List of transliteration services
- Yamli (Arabic)
- University of Colombo (Sinhala, Tamil (phonetic))
- Translit.cc (Cyrillic langauges)
- Eki.ee (Downloadable Character Maps, most Cyrillic, some Arabic and one language using Hebrew letters)
- OK-Board (Languages used in Europe/North Africa/West Asia)
- Lingua systems (Cyrillic languages) - OpenSource + downloadable
- XLIT web (Indian langauges, Hindi and Marathi available at their webpage, more can be requested)
Implementation
If we would decide to develop the transliteration input ourselves, the recommended approch is a S3Widget, as it is easy to implement into the existing structures of Eden (a simple widget=TransliterationTextarea in the model is the only thing we would need to change to enable transliteration for a text-value). As everything has to be real-time, the Widget should fire a AJAX request. The problem is the data source. Even if the websites above would allow us to use their data, we would have to bring the given data into a consistent format like XML or JSON. Furthermore everything needs to be tested VERY much, as the data might be not 100% correct. Lifes may depend on it and if a CAP message, for instance, is not correct because the transliteration engine made a mistake, we have a serious problem. Because of this we need native speakers of these languages to test them. The last aspect that needs to be mentioned is the work required to maintain everything. If there is an update by one of the transliteration services requireing us to rebuild our JSON/XML files, everything might get outdated.

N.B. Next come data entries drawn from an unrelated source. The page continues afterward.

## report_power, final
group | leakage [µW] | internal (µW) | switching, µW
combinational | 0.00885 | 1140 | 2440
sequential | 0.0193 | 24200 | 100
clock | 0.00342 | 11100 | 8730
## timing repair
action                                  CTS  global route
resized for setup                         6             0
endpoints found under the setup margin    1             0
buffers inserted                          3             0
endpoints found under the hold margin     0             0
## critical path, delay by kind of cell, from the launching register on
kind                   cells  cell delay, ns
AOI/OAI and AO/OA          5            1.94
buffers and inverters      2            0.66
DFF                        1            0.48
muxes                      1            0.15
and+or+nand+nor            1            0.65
**src/rtl/cuckoo_pkg.sv**
```systemverilog
// Shared types for the two-table cuckoo hash store: command/status encodings,
// the table entry layout and the controller state encoding.
package cuckoo_pkg;

  // Table geometry; the controller's KEY_W/IDX_W parameters must match these.
  localparam int unsigned ENTRY_KEY_W = 32;
  localparam int unsigned ENTRY_IDX_W = 5;
  localparam int unsigned KICK_W      = 8;

  localparam logic OP_INSERT = 1'b0;
  localparam logic OP_LOOKUP = 1'b1;

  typedef enum logic [1:0] {
    ST_INSERTED = 2'b00,
    ST_HIT      = 2'b01,
    ST_MISS     = 2'b10,
    ST_FAIL     = 2'b11
  } status_e;

  // alt holds the slot index this key would occupy in the other table.
  typedef struct packed {
    logic                   valid;
    logic [ENTRY_KEY_W-1:0] key;
    logic [ENTRY_IDX_W-1:0] alt;
  } entry_t;

  typedef enum logic [2:0] {
    S_IDLE,
    S_PROBE,
    S_KICK_T1,
    S_KICK_T2,
    S_RESP
  } state_e;

endpackage

```
**src/rtl/cuckoo_table.sv**
```systemverilog
// One cuckoo table: 2**ENTRY_IDX_W entries, combinational read, synchronous write.
// Ports: clk, rst_n (clears valid bits only), rd_idx -> rd_entry_c,
//        wr_en/wr_idx/wr_entry write port.
module cuckoo_table
  import cuckoo_pkg::*;
(
  input  logic                   clk,
  input  logic                   rst_n,
  input  logic [ENTRY_IDX_W-1:0] rd_idx,
  output entry_t                 rd_entry_c,
  input  logic                   wr_en,
  input  logic [ENTRY_IDX_W-1:0] wr_idx,
  input  entry_t                 wr_entry
);

  localparam int unsigned DEPTH = 2 ** ENTRY_IDX_W;

  logic [DEPTH-1:0]       valid_q;
  logic [ENTRY_KEY_W-1:0] key_q [DEPTH];
  logic [ENTRY_IDX_W-1:0] alt_q [DEPTH];

  // Valid bits are the only reset state; payload is don't-care while invalid.
  always_ff @(posedge clk or negedge rst_n) begin
    if (!rst_n) begin
      valid_q <= '0;
    end else if (wr_en) begin
      valid_q[wr_idx] <= wr_entry.valid;
    end
  end

  // Payload storage.
  always_ff @(posedge clk) begin
    if (wr_en) begin
      key_q[wr_idx] <= wr_entry.key;
      alt_q[wr_idx] <= wr_entry.alt;
    end
  end

  // Read port.
  always_comb begin
    rd_entry_c.valid = valid_q[rd_idx];
    rd_entry_c.key   = key_q[rd_idx];
    rd_entry_c.alt   = alt_q[rd_idx];
  end

endmodule

```
**src/rtl/cuckoo_insert_ctrl.sv**
```systemverilog
// Cuckoo hash insert/lookup controller owning both tables and running the
// bounded displacement chain that alternates between table 1 and table 2.
// Ports: req_* command handshake (op, key, idx1, idx2); rsp_* response
// handshake (status, key, kicks), held until rsp_ready; occupancy = valid
// entries across both tables.
module cuckoo_insert_ctrl
  import cuckoo_pkg::*;
#(
  parameter int unsigned KEY_W     = ENTRY_KEY_W,
  parameter int unsigned IDX_W     = ENTRY_IDX_W,
  parameter int unsigned MAX_KICKS = 16
) (
  input  logic             clk,
  input  logic             rst_n,
  input  logic             req_valid,
  output logic             req_ready,
  input  logic             req_op,
  input  logic [KEY_W-1:0] req_key,
  input  logic [IDX_W-1:0] req_idx1,
  input  logic [IDX_W-1:0] req_idx2,
  output logic             rsp_valid,
  input  logic             rsp_ready,
  output logic [1:0]       rsp_status,
  output logic [KEY_W-1:0] rsp_key,
  output logic [7:0]       rsp_kicks,
  output logic [IDX_W+1:0] occupancy
);

  localparam int unsigned OCC_W = IDX_W + 2;
  localparam logic [KICK_W-1:0] KICK_LIMIT = KICK_W'(MAX_KICKS);

  state_e              state_q, state_d;
  logic                op_q, op_d;
  logic [KEY_W-1:0]    key_q, key_d;
  logic [IDX_W-1:0]    idx1_q, idx1_d;
  logic [IDX_W-1:0]    idx2_q, idx2_d;
  logic [KEY_W-1:0]    ck_q, ck_d;        // carried (evicted) key
  logic [IDX_W-1:0]    calt_q, calt_d;    // carried key's slot in the target table
  logic [IDX_W-1:0]    cfrom_q, cfrom_d;  // slot it was evicted from (becomes its alt)
  logic [KICK_W-1:0]   kicks_q, kicks_d;
  logic [OCC_W-1:0]    occ_q, occ_d;
  logic                req_ready_q, req_ready_d;
  logic                rsp_valid_q, rsp_valid_d;
  status_e             rsp_status_q, rsp_status_d;
  logic [KEY_W-1:0]    rsp_key_q, rsp_key_d;
  logic [KICK_W-1:0]   rsp_kicks_q, rsp_kicks_d;

  logic [IDX_W-1:0]    t1_rd_idx, t2_rd_idx, t1_wr_idx, t2_wr_idx;
  entry_t              t1_rd, t2_rd, t1_wr, t2_wr, kick_rd;
  logic                t1_we, t2_we;
  logic                t1_match, t2_match;
  logic                finish;
  status_e             fin_status;
  logic [KEY_W-1:0]    fin_key;

  cuckoo_table u_t1 (
    .clk        (clk),
    .rst_n      (rst_n),
    .rd_idx     (t1_rd_idx),
    .rd_entry_c (t1_rd),
    .wr_en      (t1_we),
    .wr_idx     (t1_wr_idx),
    .wr_entry   (t1_wr)
  );

  cuckoo_table u_t2 (
    .clk        (clk),
    .rst_n      (rst_n),
    .rd_idx     (t2_rd_idx),
    .rd_entry_c (t2_rd),
    .wr_en      (t2_we),
    .wr_idx     (t2_wr_idx),
    .wr_entry   (t2_wr)
  );

  assign t1_match = t1_rd.valid && (t1_rd.key == key_q);
  assign t2_match = t2_rd.valid && (t2_rd.key == key_q);

  // State and datapath registers.
  always_ff @(posedge clk or negedge rst_n) begin
    if (!rst_n) begin
      state_q      <= S_IDLE;
      op_q         <= OP_INSERT;
      key_q        <= '0;
      idx1_q       <= '0;
      idx2_q       <= '0;
      ck_q         <= '0;
      calt_q       <= '0;
      cfrom_q      <= '0;
      kicks_q      <= '0;
      occ_q        <= '0;
      req_ready_q  <= 1'b0;
      rsp_valid_q  <= 1'b0;
      rsp_status_q <= ST_INSERTED;
      rsp_key_q    <= '0;
      rsp_kicks_q  <= '0;
    end else begin
      state_q      <= state_d;
      op_q         <= op_d;
      key_q        <= key_d;
      idx1_q       <= idx1_d;
      idx2_q       <= idx2_d;
      ck_q         <= ck_d;
      calt_q       <= calt_d;
      cfrom_q      <= cfrom_d;
      kicks_q      <= kicks_d;
      occ_q        <= occ_d;
      req_ready_q  <= req_ready_d;
      rsp_valid_q  <= rsp_valid_d;
      rsp_status_q <= rsp_status_d;
      rsp_key_q    <= rsp_key_d;
      rsp_kicks_q  <= rsp_kicks_d;
    end
  end

  // Next-state, table access and response computation.
  always_comb begin
    state_d      = state_q;
    op_d         = op_q;
    key_d        = key_q;
    idx1_d       = idx1_q;
    idx2_d       = idx2_q;
    ck_d         = ck_q;
    calt_d       = calt_q;
    cfrom_d      = cfrom_q;
    kicks_d      = kicks_q;
    occ_d        = occ_q;
    req_ready_d  = req_ready_q;
    rsp_valid_d  = rsp_valid_q;
    rsp_status_d = rsp_status_q;
    rsp_key_d    = rsp_key_q;
    rsp_kicks_d  = rsp_kicks_q;

    // Kick states read the carried key's target slot; otherwise the candidates.
    t1_rd_idx = (state_q == S_KICK_T1) ? calt_q : idx1_q;
    t2_rd_idx = (state_q == S_KICK_T2) ? calt_q : idx2_q;
    kick_rd   = (state_q == S_KICK_T1) ? t1_rd : t2_rd;

    t1_we     = 1'b0;
    t2_we     = 1'b0;
    t1_wr_idx = calt_q;
    t2_wr_idx = calt_q;
    t1_wr     = '{valid: 1'b1, key: ck_q, alt: cfrom_q};
    t2_wr     = '{valid: 1'b1, key: ck_q, alt: cfrom_q};

    finish     = 1'b0;
    fin_status = ST_INSERTED;
    fin_key    = key_q;

    case (state_q)
      S_IDLE: begin
        req_ready_d = 1'b1;
        if (req_valid && req_ready_q) begin
          op_d        = req_op;
          key_d       = req_key;
          idx1_d      = req_idx1;
          idx2_d      = req_idx2;
          kicks_d     = '0;
          req_ready_d = 1'b0;
          state_d     = S_PROBE;
        end
      end

      S_PROBE: begin
        if (t1_match || t2_match) begin
          finish     = 1'b1;
          fin_status = ST_HIT;
        end else if (op_q == OP_LOOKUP) begin
          finish     = 1'b1;
          fin_status = ST_MISS;
        end else begin
          // New key always lands in T1[idx1]; any resident becomes the carry.
          t1_we     = 1'b1;
          t1_wr_idx = idx1_q;
          t1_wr     = '{valid: 1'b1, key: key_q, alt: idx2_q};
          if (!t1_rd.valid) begin
            occ_d  = occ_q + OCC_W'(1);
            finish = 1'b1;
          end else begin
            ck_d    = t1_rd.key;
            calt_d  = t1_rd.alt;
            cfrom_d = idx1_q;
            kicks_d = KICK_W'(1);
            state_d = S_KICK_T2;
          end
        end
      end

      S_KICK_T1, S_KICK_T2: begin
        if (kick_rd.valid && (kicks_q == KICK_LIMIT)) begin
          // Chain exhausted: drop the carried key, tables untouched.
          finish     = 1'b1;
          fin_status = ST_FAIL;
          fin_key    = ck_q;
        end else begin
          t1_we = (state_q == S_KICK_T1);
          t2_we = (state_q == S_KICK_T2);
          if (!kick_rd.valid) begin
            occ_d  = occ_q + OCC_W'(1);
            finish = 1'b1;
          end else begin
            ck_d    = kick_rd.key;
            calt_d  = kick_rd.alt;
            cfrom_d = calt_q;
            kicks_d = kicks_q + KICK_W'(1);
            state_d = (state_q == S_KICK_T1) ? S_KICK_T2 : S_KICK_T1;
          end
        end
      end

      S_RESP: begin
        if (rsp_ready) begin
          rsp_valid_d = 1'b0;
          req_ready_d = 1'b1;
          state_d     = S_IDLE;
        end
      end

      default: state_d = S_IDLE;
    endcase

    if (finish) begin
      rsp_valid_d  = 1'b1;
      rsp_status_d = fin_status;
      rsp_key_d    = fin_key;
      rsp_kicks_d  = kicks_q;
      state_d      = S_RESP;
    end
  end

  assign req_ready  = req_ready_q;
  assign rsp_valid  = rsp_valid_q;
  assign rsp_status = rsp_status_q;
  assign rsp_key    = rsp_key_q;
  assign rsp_kicks  = rsp_kicks_q;
  assign occupancy  = occ_q;

endmodule

```
**src/rtl/sram_like_arbiter.sv**
```systemverilog
// rtl/sram_like_arbiter.sv - shares one SRAM-like port between fetch (inst) and MEM-stage (data) requesters
// Define ARB_RR_EN for round-robin unlocked grant; default build is fixed data-over-inst priority.
module sram_like_arbiter #(
    parameter int OUTS_DEPTH = 2,
    parameter int OUTS_CNT_W = 2
) (
    input  logic                  clk,
    input  logic                  reset,
    input  logic                  inst_req,
    input  logic                  inst_wr,
    input  logic [1:0]            inst_size,
    input  logic [31:0]           inst_addr,
    input  logic [31:0]           inst_wdata,
    output logic                  inst_addr_ok,
    output logic                  inst_data_ok,
    output logic [31:0]           inst_rdata,
    input  logic                  data_req,
    input  logic                  data_wr,
    input  logic [1:0]            data_size,
    input  logic [31:0]           data_addr,
    input  logic [31:0]           data_wdata,
    output logic                  data_addr_ok,
    output logic                  data_data_ok,
    output logic [31:0]           data_rdata,
    output logic                  mem_req,
    output logic                  mem_wr,
    output logic [1:0]            mem_size,
    output logic [31:0]           mem_addr,
    output logic [31:0]           mem_wdata,
    input  logic                  mem_addr_ok,
    input  logic                  mem_data_ok,
    input  logic [31:0]           mem_rdata,
    output logic [OUTS_CNT_W-1:0] outs_cnt,
    output logic                  arb_err
);

    typedef enum logic {OWN_INST = 1'b0, OWN_DATA = 1'b1} owner_e;
    typedef enum logic [1:0] {ST_FREE, ST_LOCK_INST, ST_LOCK_DATA} lock_state_e;

    localparam int PTR_W = (OUTS_DEPTH > 1) ? $clog2(OUTS_DEPTH) : 1;
    localparam logic [OUTS_CNT_W-1:0] FULL_CNT = OUTS_CNT_W'(OUTS_DEPTH);

    lock_state_e           state_q, state_d;
    logic [OUTS_DEPTH-1:0] own_q, own_d;
    logic [PTR_W-1:0]      wptr_q, wptr_d, rptr_q, rptr_d;
    logic [OUTS_CNT_W-1:0] cnt_q, cnt_d;
    logic                  err_q, err_d;

    owner_e grant;
    owner_e free_grant;
    logic   full;
    logic   push;
    logic   pop;
    logic   head_data;

    function automatic logic [PTR_W-1:0] ptr_inc(input logic [PTR_W-1:0] p);
        if (p == PTR_W'(OUTS_DEPTH - 1)) begin
            return '0;
        end
        return p + 1'b1;
    endfunction

`ifdef ARB_RR_EN
    owner_e last_q, last_d;

    // On a tie, hand the port to whoever did not win the previous accept.
    always_comb begin
        free_grant = data_req ? OWN_DATA : OWN_INST;
        if (data_req && inst_req) begin
            free_grant = (last_q == OWN_INST) ? OWN_DATA : OWN_INST;
        end
    end

    always_comb begin
        last_d = last_q;
        if (push) begin
            last_d = grant;
        end
    end

    always_ff @(posedge clk) begin
        if (reset) begin
            last_q <= OWN_INST;
        end else begin
            last_q <= last_d;
        end
    end
`else
    always_comb begin
        free_grant = data_req ? OWN_DATA : OWN_INST;
    end
`endif

    always_comb begin
        full      = (cnt_q == FULL_CNT);
        grant     = free_grant;
        mem_req   = 1'b0;
        mem_wr    = 1'b0;
        mem_size  = 2'd0;
        mem_addr  = 32'd0;
        mem_wdata = 32'd0;
        state_d   = state_q;

        case (state_q)
            ST_LOCK_INST: grant = OWN_INST;
            ST_LOCK_DATA: grant = OWN_DATA;
            default:      grant = free_grant;
        endcase

        mem_req = !full && ((state_q != ST_FREE) || inst_req || data_req);

        if (mem_req) begin
            if (grant == OWN_DATA) begin
                mem_wr    = data_wr;
                mem_size  = data_size;
                mem_addr  = data_addr;
                mem_wdata = data_wdata;
            end else begin
                mem_wr    = inst_wr;
                mem_size  = inst_size;
                mem_addr  = inst_addr;
                mem_wdata = inst_wdata;
            end
            if (mem_addr_ok) begin
                state_d = ST_FREE;
            end else begin
                state_d = (grant == OWN_DATA) ? ST_LOCK_DATA : ST_LOCK_INST;
            end
        end
    end

    always_comb begin
        push         = mem_req && mem_addr_ok;
        pop          = mem_data_ok && (cnt_q != '0);
        head_data    = own_q[rptr_q];
        inst_addr_ok = push && (grant == OWN_INST);
        data_addr_ok = push && (grant == OWN_DATA);
        inst_data_ok = pop && !head_data;
        data_data_ok = pop && head_data;
        inst_rdata   = mem_rdata;
        data_rdata   = mem_rdata;
        outs_cnt     = cnt_q;
        arb_err      = err_q;

        own_d  = own_q;
        wptr_d = wptr_q;
        rptr_d = rptr_q;
        cnt_d  = cnt_q;
        err_d  = err_q;

        if (push) begin
            own_d[wptr_q] = grant;
            wptr_d        = ptr_inc(wptr_q);
        end
        if (pop) begin
            rptr_d = ptr_inc(rptr_q);
        end
        case ({push, pop})
            2'b10:   cnt_d = cnt_q + 1'b1;
            2'b01:   cnt_d = cnt_q - 1'b1;
            default: cnt_d = cnt_q;
        endcase
        // A response with nothing outstanding is dropped but remembered.
        if (mem_data_ok && (cnt_q == '0)) begin
            err_d = 1'b1;
        end
    end

    always_ff @(posedge clk) begin
        if (reset) begin
            state_q <= ST_FREE;
            own_q   <= '0;
            wptr_q  <= '0;
            rptr_q  <= '0;
            cnt_q   <= '0;
            err_q   <= 1'b0;
        end else begin
            state_q <= state_d;
            own_q   <= own_d;
            wptr_q  <= wptr_d;
            rptr_q  <= rptr_d;
            cnt_q   <= cnt_d;
            err_q   <= err_d;
        end
    end

endmodule
```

Another point is the GUI. We need a textarea with similar functions like Eclipse's autocomplete or Visual Studio's IntelliSense, a dropdown with possible meanings a letter combination can have. The only suitable solution is available here. A JQuery plugin needing a bit of styling, but supporting JSON as a data source.
Suggestion
According to the points explained above, a transliteration engine is quite much work, as we have no consistent database of roman -> Indian, Chineese, Cyrillic characters which we could use. As long as we are not able to find one, an implementation of a transliteration engine is not recommended. If we would find a professional and consistent database we could start to implement the feature using the JQuery plugin explained above.